The safety net is "held up" by the same thing that is holding back the economy - government force. In fact, it is probably the biggest "growth industry" in America today. This brings to mind the emergency meeting of high government officials and businessmen in Atlas Shrugged, to address the dire economic situation:

“What? Again?”, yelled Mr. Weatherby, losing his primness [in response to steel magnate Orren Boyle’s request for another government subsidy]. “…with all of you boys going broke and the tax receipts crashing, where do you expect us to get the money to hand you another subsidy?”

“There are people who aren’t broke,” said Boyle, “You boys [the government] have no excuse for permitting all that need and misery to spread through the country – so long as there are people who aren’t broke.” [Page 535]


The editors write:

The recession’s toll became crystal clear this week with the U.S. Census Bureau’s release of 2010 poverty figures. Some 46.2 million are living in poverty. That’s 15.1 percent of our fellow citizens.
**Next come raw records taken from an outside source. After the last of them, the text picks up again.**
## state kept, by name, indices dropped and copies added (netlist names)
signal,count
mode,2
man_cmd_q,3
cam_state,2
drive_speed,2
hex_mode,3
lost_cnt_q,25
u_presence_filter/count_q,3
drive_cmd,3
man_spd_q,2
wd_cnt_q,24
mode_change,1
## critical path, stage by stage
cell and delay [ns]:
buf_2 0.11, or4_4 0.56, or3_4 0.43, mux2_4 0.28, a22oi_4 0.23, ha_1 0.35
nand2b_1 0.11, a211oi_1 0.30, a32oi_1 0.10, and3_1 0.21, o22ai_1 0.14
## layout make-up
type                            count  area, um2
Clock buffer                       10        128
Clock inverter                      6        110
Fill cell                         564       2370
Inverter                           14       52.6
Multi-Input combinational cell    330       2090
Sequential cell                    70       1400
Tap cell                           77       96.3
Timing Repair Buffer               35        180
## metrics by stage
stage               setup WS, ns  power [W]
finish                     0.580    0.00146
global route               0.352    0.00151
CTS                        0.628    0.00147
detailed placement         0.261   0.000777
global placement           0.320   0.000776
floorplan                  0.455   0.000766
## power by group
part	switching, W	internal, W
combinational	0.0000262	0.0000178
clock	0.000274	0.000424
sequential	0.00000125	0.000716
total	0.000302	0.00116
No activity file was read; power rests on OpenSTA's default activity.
--- src/rtl/load_store_unit.sv ---
// load_store_unit: byte-addressed load/store sequencer onto a word memory port.
// Define LSU_MISALIGN_EN to split word-crossing accesses into two beats.
module load_store_unit #(
  parameter int ADDR_WIDTH = 15,
  parameter int DATA_WIDTH = 32
) (
  input  logic                  clk,
  input  logic                  rst,
  input  logic                  req_valid,
  output logic                  req_ready,
  input  logic                  req_we,
  input  logic [2:0]            req_funct3,
  input  logic [31:0]           req_addr,
  input  logic [DATA_WIDTH-1:0] req_wdata,
  output logic                  resp_valid,
  output logic [DATA_WIDTH-1:0] resp_rdata,
  output logic                  resp_err,
  output logic                  mem_we,
  output logic [3:0]            mem_be,
  output logic [2:0]            mem_op_read,
  output logic [ADDR_WIDTH-1:0] mem_addr,
  output logic [DATA_WIDTH-1:0] mem_wdata,
  input  logic [DATA_WIDTH-1:0] mem_rdata
);

  typedef enum logic [1:0] {
    IDLE,
    FIRST,
    SECOND,
    RESP
  } state_t;

  localparam logic [ADDR_WIDTH-1:0] WORD_ONE = 1;

  state_t state;
  state_t state_nxt;

  logic                  we_q;
  logic [2:0]            f3_q;
  logic [1:0]            off_q;
  logic [ADDR_WIDTH-1:0] waddr_q;
  logic [31:0]           wdata_q;
  logic [63:0]           buf_q;

  logic        accept;
  logic        req_illegal;
  logic        req_bad;
  logic [7:0]  base;
  logic [7:0]  mask8;
  logic [63:0] sh64;
  logic [63:0] buf_nxt;
  logic [31:0] raw;
  logic [31:0] ld_data;
  logic        unused_addr;

  assign unused_addr = ^req_addr[31:ADDR_WIDTH+2];
  assign accept      = (state == IDLE) && req_valid;
  assign mem_op_read = 3'b010;

  // Classify the incoming request as illegal (or misaligned when unsplit)
  always_comb begin
    req_illegal = 1'b0;
    if (req_we)
      req_illegal = (req_funct3 >= 3'b011);
    else
      req_illegal = (req_funct3 == 3'b011) ||
                    (req_funct3[2:1] == 2'b11);
  end

`ifdef LSU_MISALIGN_EN
  logic [2:0] size;
  logic       cross;

  assign req_bad = req_illegal;

  // Access size in bytes and whether it spills into the next word
  always_comb begin
    unique case (f3_q[1:0])
      2'b00:   size = 3'd1;
      2'b01:   size = 3'd2;
      default: size = 3'd4;
    endcase
    cross = ({1'b0, off_q} + size) > 3'd4;
  end
`else
  logic req_misal;

  assign req_misal =
    ((req_funct3[1:0] == 2'b01) && req_addr[0]) ||
    ((req_funct3[1:0] == 2'b10) && (req_addr[1:0] != 2'b00));
  assign req_bad = req_illegal || req_misal;
`endif

  // Byte lane mask and lane-shifted store data over two words
  always_comb begin
    unique case (f3_q[1:0])
      2'b00:   base = 8'h01;
      2'b01:   base = 8'h03;
      default: base = 8'h0F;
    endcase
    mask8 = base << off_q;
    sh64  = {32'b0, wdata_q} << {off_q, 3'b000};
  end

  // Load buffer with the word arriving this cycle merged in
  always_comb begin
    if (state == SECOND)
      buf_nxt = {mem_rdata, buf_q[31:0]};
    else
      buf_nxt = {buf_q[63:32], mem_rdata};
    raw = 32'(buf_nxt >> {off_q, 3'b000});
  end

  // Truncate and extend the aligned load data
  always_comb begin
    ld_data = '0;
    case (f3_q)
      3'b000:  ld_data = {{24{raw[7]}}, raw[7:0]};
      3'b001:  ld_data = {{16{raw[15]}}, raw[15:0]};
      3'b010:  ld_data = raw;
      3'b100:  ld_data = {24'b0, raw[7:0]};
      3'b101:  ld_data = {16'b0, raw[15:0]};
      default: ld_data = '0;
    endcase
  end

  // State register
  always_ff @(posedge clk) begin
    if (rst)
      state <= IDLE;
    else
      state <= state_nxt;
  end

  // Next-state decode
  always_comb begin
    state_nxt = state;
    unique case (state)
      IDLE:
        if (req_valid)
          state_nxt = req_bad ? RESP : FIRST;
      FIRST:
`ifdef LSU_MISALIGN_EN
        state_nxt = cross ? SECOND : RESP;
`else
        state_nxt = RESP;
`endif
      SECOND:  state_nxt = RESP;
      RESP:    state_nxt = IDLE;
      default: state_nxt = IDLE;
    endcase
  end

  // Memory port and handshake decode; reset blocks an in-flight write
  always_comb begin
    req_ready = (state == IDLE);
    mem_we    = 1'b0;
    mem_be    = '0;
    mem_addr  = '0;
    mem_wdata = '0;
    case (state)
      FIRST: begin
        mem_we    = we_q && !rst;
        mem_be    = mask8[3:0];
        mem_addr  = waddr_q;
        mem_wdata = sh64[31:0];
      end
      SECOND: begin
        mem_we    = we_q && !rst;
        mem_be    = mask8[7:4];
        mem_addr  = waddr_q + WORD_ONE;
        mem_wdata = sh64[63:32];
      end
      default: ;
    endcase
  end

  // Latch the request on accept, then collect load words
  always_ff @(posedge clk) begin
    if (rst) begin
      we_q    <= 1'b0;
      f3_q    <= '0;
      off_q   <= '0;
      waddr_q <= '0;
      wdata_q <= '0;
      buf_q   <= '0;
    end else if (accept) begin
      we_q    <= req_we;
      f3_q    <= req_funct3;
      off_q   <= req_addr[1:0];
      waddr_q <= req_addr[ADDR_WIDTH+1:2];
      wdata_q <= req_wdata;
    end else if (!we_q &&
                 (state == FIRST || state == SECOND)) begin
      buf_q <= buf_nxt;
    end
  end

  // Registered response, raised on entry to RESP
  always_ff @(posedge clk) begin
    if (rst) begin
      resp_valid <= 1'b0;
      resp_err   <= 1'b0;
      resp_rdata <= '0;
    end else begin
      resp_valid <= (state_nxt == RESP);
      if (state_nxt == RESP) begin
        resp_err <= (state == IDLE);
        if (state == IDLE || we_q)
          resp_rdata <= '0;
        else
          resp_rdata <= ld_data;
      end
    end
  end

endmodule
For children, the rate is 22 percent. Also, 49.9 million, or 16.3 percent of the population under the age of 65, have no health insurance.

It’s a troubling snapshot of the upheaval American families are experiencing as incomes drop or stagnate and jobs disappear.


Leaving aside the fact that poverty today is not real, but relative, the editors reel off a litany of government programs that ignore where the money to pay for them comes from. They conclude with:

It’s important to keep these facts in mind as we approach an austerity budget. President Obama and the congressional supercommittee tasked with deficit reduction have to protect families on the lowest rung of the economic ladder. Bash big government all you want, especially when it indulges in wasteful spending and earmarks for bridges to nowhere. But this is where government gets it right, big time.


I added my emphasis to make the point. The mentality, and the inverted moral priorities, exemplified in the Atlas Shrugged passages are clearly on display in this editorial. The editors are charter members of the tax-the-people-who-aren’t-broke – “tax the rich” - club. I’ve left the following comments:

Posted on September 15, 2011 at 6:13PM

This is where government gets it right? Let’s take a look at just one program, the big daddy, Social Security. A young person starts out his working life with the forced confiscation of 12.4% of his income – half directly taken from his pay check, and the other half dishonestly camouflaged as the “employer contribution”. He has no choice in the matter: His money is taken at gunpoint. He will pay this tax all of his working life, regardless of other uses he may prefer to use his own money for. If he dies before he reaches the point that he can begin collecting promised benefits, he cannot leave it to his estate for the benefit of his children or others he values. His money is simply gone.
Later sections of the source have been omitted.